■ **Exercise**
Filter the entries that follow, copying every line in which the word "paddr" appears.
========================================================================
`src/sv/prdc_pkg.sv`:
```
`timescale 1ns / 1ps
// Shared types and constants for the packet receive deframer and channel router.
// Used by every module of the block; depends on nothing.
package prdc_pkg;

    localparam int SLOTS_DEF = 4;

    localparam int CFG_ADDR_W = 4;
    localparam logic [7:0] LEN_OVERHEAD = 8'd3;

    typedef enum logic [1:0] {
        REG_REPLY_TYPE = 2'd0,
        REG_WRITE_TYPE = 2'd1,
        REG_EOF_TYPE   = 2'd2,
        REG_CAPACITY   = 2'd3
    } t_reg_idx;

    typedef enum logic [2:0] {
        KIND_START = 3'd0,
        KIND_DATA  = 3'd1,
        KIND_DRAIN = 3'd2,
        KIND_REG   = 3'd3,
        KIND_FULL  = 3'd4
    } t_kind;

    typedef struct packed {
        logic [7:0] reply_type;
        logic [7:0] write_type;
        logic [7:0] eof_type;
        logic [7:0] capacity;
    } t_cfg;

    typedef struct packed {
        logic alloc;
        logic free;
    } t_tbl_req;

    typedef struct packed {
        logic free_found;
        logic hit;
    } t_tbl_rsp;

    typedef struct packed {
        logic       error;
        logic       done_res;
        logic [7:0] data_byte;
        logic [7:0] content_length;
        logic [7:0] frame_type;
        logic [7:0] channel;
        logic [1:0] slot;
        t_kind      kind;
    } t_result;

endpackage

```
`src/sv/packet_rx_deframer_channel_router.sv`:
```
`timescale 1ns / 1ps
// Receive deframer and channel router: parses framed bytes, routes them by channel.
// Throughput is one word per cycle; the result register refills while it is being
// taken, and a result word left waiting on the master side stalls the input side.
// Synchronous active-low reset empties the channel table, returns the parser to waiting
// for a type byte and loads the configuration registers with their defaults.
// Depends on prdc_pkg, prdc_apb_regs, prdc_chan_table and prdc_deframer.
module packet_rx_deframer_channel_router #(
    parameter int SLOTS = prdc_pkg::SLOTS_DEF
) (
    input  logic                            i_clk,
    input  logic                            i_rst_n,
    input  logic                            i_s_tvalid,
    output logic                            o_s_tready,
    // [7:0] rx_byte, [14:8] channel_id, [15] zero
    input  logic [15:0]                     i_s_tdata,
    // [0] command
    input  logic                            i_s_tuser,
    output logic                            o_m_tvalid,
    input  logic                            i_m_tready,
    // [1:0] slot, [9:2] channel, [17:10] frame_type, [25:18] content_length,
    // [33:26] data_byte, [39:34] zero
    output logic [39:0]                     o_m_tdata,
    // [2:0] kind, [3] error
    output logic [3:0]                      o_m_tuser,
    // done_res
    output logic                            o_m_tlast,
    input  logic                            psel,
    input  logic                            penable,
    input  logic                            pwrite,
    input  logic [prdc_pkg::CFG_ADDR_W-1:0] paddr,
    input  logic [31:0]                     pwdata,
    output logic [31:0]                     prdata,
    output logic                            pready
);

    localparam int SW = (SLOTS > 1) ? $clog2(SLOTS) : 1;

    prdc_pkg::t_cfg     w_cfg;
    prdc_pkg::t_tbl_req w_req;
    prdc_pkg::t_tbl_rsp w_rsp;
    prdc_pkg::t_result  w_result;
    logic [SW-1:0]      w_alloc_slot;
    logic [SW-1:0]      w_hit_slot;
    logic [SW-1:0]      w_free_slot;
    logic               w_accept;
    logic               w_out_valid;

    assign o_s_tready = !w_out_valid || i_m_tready;
    assign w_accept   = i_s_tvalid && o_s_tready;

    assign o_m_tvalid = w_out_valid;
    assign o_m_tdata  = {6'd0, w_result.data_byte, w_result.content_length,
                         w_result.frame_type, w_result.channel, w_result.slot};
    assign o_m_tuser  = {w_result.error, w_result.kind};
    assign o_m_tlast  = w_result.done_res;

    prdc_apb_regs u_regs (
        .i_clk   (i_clk),
        .i_rst_n (i_rst_n),
        .psel    (psel),
        .penable (penable),
        .pwrite  (pwrite),
        .paddr   (paddr),
        .pwdata  (pwdata),
        .prdata  (prdata),
        .pready  (pready),
        .o_cfg   (w_cfg)
    );

    prdc_chan_table #(
        .SLOTS (SLOTS)
    ) u_table (
        .i_clk         (i_clk),
        .i_rst_n       (i_rst_n),
        .i_req         (w_req),
        .i_cid         (i_s_tdata[14:8]),
        .i_free_slot   (w_free_slot),
        .i_lookup_byte (i_s_tdata[7:0]),
        .o_rsp         (w_rsp),
        .o_alloc_slot  (w_alloc_slot),
        .o_hit_slot    (w_hit_slot)
    );

    prdc_deframer #(
        .SLOTS (SLOTS)
    ) u_deframer (
        .i_clk        (i_clk),
        .i_rst_n      (i_rst_n),
        .i_accept     (w_accept),
        .i_cmd        (i_s_tuser),
        .i_rx_byte    (i_s_tdata[7:0]),
        .i_cid        (i_s_tdata[14:8]),
        .i_cfg        (w_cfg),
        .i_rsp        (w_rsp),
        .i_alloc_slot (w_alloc_slot),
        .i_hit_slot   (w_hit_slot),
        .o_req        (w_req),
        .o_free_slot  (w_free_slot),
        .i_out_ready  (i_m_tready),
        .o_out_valid  (w_out_valid),
        .o_result     (w_result)
    );

endmodule

```
`src/sv/prdc_apb_regs.sv`:
```
`timescale 1ns / 1ps
// Configuration register file behind an APB-style port.
// Depends on prdc_pkg for the register indexes and the configuration struct.
module prdc_apb_regs (
    input  logic                            i_clk,
    input  logic                            i_rst_n,
    input  logic                            psel,
    input  logic                            penable,
    input  logic                            pwrite,
    input  logic [prdc_pkg::CFG_ADDR_W-1:0] paddr,
    input  logic [31:0]                     pwdata,
    output logic [31:0]                     prdata,
    output logic                            pready,
    output prdc_pkg::t_cfg                  o_cfg
);

    prdc_pkg::t_cfg r_cfg;
    prdc_pkg::t_reg_idx w_idx;
    logic [7:0] w_rdata;

    assign w_idx  = prdc_pkg::t_reg_idx'(paddr[3:2]);
    assign pready = 1'b1;
    assign o_cfg  = r_cfg;
    assign prdata = {24'd0, w_rdata};

    always_comb begin
        unique case (w_idx)
            prdc_pkg::REG_REPLY_TYPE: w_rdata = r_cfg.reply_type;
            prdc_pkg::REG_WRITE_TYPE: w_rdata = r_cfg.write_type;
            prdc_pkg::REG_EOF_TYPE:   w_rdata = r_cfg.eof_type;
            prdc_pkg::REG_CAPACITY:   w_rdata = r_cfg.capacity;
            default:                  w_rdata = 8'd0;
        endcase
    end

    always_ff @(posedge i_clk) begin
        if (!i_rst_n) begin
            r_cfg.reply_type <= 8'd1;
            r_cfg.write_type <= 8'd2;
            r_cfg.eof_type   <= 8'd3;
            r_cfg.capacity   <= 8'd252;
        end else if (psel && penable && pwrite && pready) begin
            unique case (w_idx)
                prdc_pkg::REG_REPLY_TYPE: r_cfg.reply_type <= pwdata[7:0];
                prdc_pkg::REG_WRITE_TYPE: r_cfg.write_type <= pwdata[7:0];
                prdc_pkg::REG_EOF_TYPE:   r_cfg.eof_type   <= pwdata[7:0];
                prdc_pkg::REG_CAPACITY:   r_cfg.capacity   <= pwdata[7:0];
                default: ;
            endcase
        end
    end

endmodule

```
`src/sv/prdc_chan_table.sv`:
```
`timescale 1ns / 1ps
// Channel table: valid bits and channel numbers, lowest-free allocation and lookup.
// Depends on prdc_pkg for the request and response structs.
module prdc_chan_table #(
    parameter int SLOTS = prdc_pkg::SLOTS_DEF
) (
    input  logic                                   i_clk,
    input  logic                                   i_rst_n,
    input  prdc_pkg::t_tbl_req                     i_req,
    input  logic [6:0]                             i_cid,
    input  logic [((SLOTS > 1) ? $clog2(SLOTS) : 1)-1:0] i_free_slot,
    input  logic [7:0]                             i_lookup_byte,
    output prdc_pkg::t_tbl_rsp                     o_rsp,
    output logic [((SLOTS > 1) ? $clog2(SLOTS) : 1)-1:0] o_alloc_slot,
    output logic [((SLOTS > 1) ? $clog2(SLOTS) : 1)-1:0] o_hit_slot
);

    localparam int SW = (SLOTS > 1) ? $clog2(SLOTS) : 1;

    logic [SLOTS-1:0] r_valid;
    logic [6:0]       r_chan [SLOTS];

    always_comb begin
        o_rsp        = '0;
        o_alloc_slot = '0;
        o_hit_slot   = '0;
        for (int i = SLOTS - 1; i >= 0; i--) begin
            if (!r_valid[i]) begin
                o_rsp.free_found = 1'b1;
                o_alloc_slot     = SW'(i);
            end
            if (r_valid[i] && !i_lookup_byte[7] && (r_chan[i] == i_lookup_byte[6:0])) begin
                o_rsp.hit  = 1'b1;
                o_hit_slot = SW'(i);
            end
        end
    end

    always_ff @(posedge i_clk) begin
        if (!i_rst_n) begin
            r_valid <= '0;
        end else begin
            if (i_req.alloc && o_rsp.free_found) begin
                r_valid[o_alloc_slot] <= 1'b1;
            end
            if (i_req.free) begin
                r_valid[i_free_slot] <= 1'b0;
            end
        end
    end

    always_ff @(posedge i_clk) begin
        if (i_req.alloc && o_rsp.free_found) begin
            r_chan[o_alloc_slot] <= i_cid;
        end
    end

endmodule

```
`src/sv/prdc_deframer.sv`:
```
`timescale 1ns / 1ps
// Frame parser state machine with the registered result stage.
// Depends on prdc_pkg; drives the channel table requests.
module prdc_deframer #(
    parameter int SLOTS = prdc_pkg::SLOTS_DEF
) (
    input  logic                                   i_clk,
    input  logic                                   i_rst_n,
    input  logic                                   i_accept,
    input  logic                                   i_cmd,
    input  logic [7:0]                             i_rx_byte,
    input  logic [6:0]                             i_cid,
    input  prdc_pkg::t_cfg                         i_cfg,
    input  prdc_pkg::t_tbl_rsp                     i_rsp,
    input  logic [((SLOTS > 1) ? $clog2(SLOTS) : 1)-1:0] i_alloc_slot,
    input  logic [((SLOTS > 1) ? $clog2(SLOTS) : 1)-1:0] i_hit_slot,
    output prdc_pkg::t_tbl_req                     o_req,
    output logic [((SLOTS > 1) ? $clog2(SLOTS) : 1)-1:0] o_free_slot,
    input  logic                                   i_out_ready,
    output logic                                   o_out_valid,
    output prdc_pkg::t_result                      o_result
);

    localparam int SW = (SLOTS > 1) ? $clog2(SLOTS) : 1;

    typedef enum logic [2:0] {
        ST_IDLE  = 3'd0,
        ST_LEN   = 3'd1,
        ST_CHAN  = 3'd2,
        ST_DATA  = 3'd3,
        ST_DRAIN = 3'd4,
        ST_SKIP  = 3'd5
    } t_state;

    t_state            r_state, n_state;
    logic [7:0]        r_bytes_left, n_bytes_left;
    logic [7:0]        r_frame_channel, n_frame_channel;
    logic [7:0]        r_frame_type, n_frame_type;
    logic [SW-1:0]     r_frame_slot, n_frame_slot;
    logic              r_out_valid;
    prdc_pkg::t_result r_result, n_result;
    logic              n_res;
    logic              w_last;

    assign o_out_valid = r_out_valid;
    assign o_result    = r_result;
    assign w_last      = (r_bytes_left == 8'd1);

    always_comb begin
        n_state         = r_state;
        n_bytes_left    = r_bytes_left;
        n_frame_channel = r_frame_channel;
        n_frame_type    = r_frame_type;
        n_frame_slot    = r_frame_slot;
        n_result        = '0;
        n_result.kind   = prdc_pkg::KIND_START;
        n_res           = 1'b0;
        o_req           = '0;
        o_free_slot     = r_frame_slot;
        if (i_accept) begin
            if (i_cmd) begin
                n_res            = 1'b1;
                n_result.channel = {1'b0, i_cid};
                if (i_rsp.free_found) begin
                    o_req.alloc   = 1'b1;
                    n_result.kind = prdc_pkg::KIND_REG;
                    n_result.slot = 2'(i_alloc_slot);
                end else begin
                    n_result.kind = prdc_pkg::KIND_FULL;
                end
            end else begin
                unique case (r_state)
                    ST_IDLE: begin
                        if ((i_rx_byte == i_cfg.reply_type) || (i_rx_byte == i_cfg.write_type)
                                || (i_rx_byte == i_cfg.eof_type)) begin
                            n_frame_type = i_rx_byte;
                            n_state      = ST_LEN;
                        end
                    end
                    ST_LEN: begin
                        n_bytes_left = (i_rx_byte < prdc_pkg::LEN_OVERHEAD) ? 8'd0
                                     : i_rx_byte - prdc_pkg::LEN_OVERHEAD;
                        n_state      = ST_CHAN;
                    end
                    ST_CHAN: begin
                        n_frame_channel = i_rx_byte;
                        if (!i_rsp.hit) begin
                            n_state = (r_bytes_left == 8'd0) ? ST_IDLE : ST_SKIP;
                        end else begin
                            n_frame_slot = i_hit_slot;
                            if (r_bytes_left <= i_cfg.capacity) begin
                                n_res                   = 1'b1;
                                n_result.kind           = prdc_pkg::KIND_START;
                                n_result.slot           = 2'(i_hit_slot);
                                n_result.channel        = i_rx_byte;
                                n_result.frame_type     = r_frame_type;
                                n_result.content_length = r_bytes_left;
                                if (r_bytes_left == 8'd0) begin
                                    n_result.done_res = 1'b1;
                                    o_req.free        = 1'b1;
                                    o_free_slot       = i_hit_slot;
                                    n_state           = ST_IDLE;
                                end else begin
                                    n_state = ST_DATA;
                                end
                            end else begin
                                n_state = ST_DRAIN;
                            end
                        end
                    end
                    ST_DATA, ST_DRAIN: begin
                        n_bytes_left        = r_bytes_left - 8'd1;
                        n_res               = 1'b1;
                        n_result.slot       = 2'(r_frame_slot);
                        n_result.channel    = r_frame_channel;
                        n_result.frame_type = r_frame_type;
                        n_result.done_res   = w_last;
                        if (r_state == ST_DATA) begin
                            n_result.kind      = prdc_pkg::KIND_DATA;
                            n_result.data_byte = i_rx_byte;
                        end else begin
                            n_result.kind  = prdc_pkg::KIND_DRAIN;
                            n_result.error = w_last;
                        end
                        if (w_last) begin
                            o_req.free = 1'b1;
                            n_state    = ST_IDLE;
                        end
                    end
                    ST_SKIP: begin
                        n_bytes_left = r_bytes_left - 8'd1;
                        if (w_last) begin
                            n_state = ST_IDLE;
                        end
                    end
                    default: begin
                        n_state = ST_IDLE;
                    end
                endcase
            end
        end
    end

    always_ff @(posedge i_clk) begin
        if (!i_rst_n) begin
            r_state         <= ST_IDLE;
            r_bytes_left    <= 8'd0;
            r_frame_channel <= 8'd0;
            r_frame_type    <= 8'd0;
            r_frame_slot    <= '0;
            r_out_valid     <= 1'b0;
        end else begin
            r_state         <= n_state;
            r_bytes_left    <= n_bytes_left;
            r_frame_channel <= n_frame_channel;
            r_frame_type    <= n_frame_type;
            r_frame_slot    <= n_frame_slot;
            if (n_res) begin
                r_out_valid <= 1'b1;
                r_result    <= n_result;
            end else if (i_out_ready) begin
                r_out_valid <= 1'b0;
            end
        end
    end

endmodule

```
========================================================================
■ **Exercise result**
    input  logic [prdc_pkg::CFG_ADDR_W-1:0] paddr,
        .paddr   (paddr),
    input  logic [prdc_pkg::CFG_ADDR_W-1:0] paddr,
    assign w_idx  = prdc_pkg::t_reg_idx'(paddr[3:2]);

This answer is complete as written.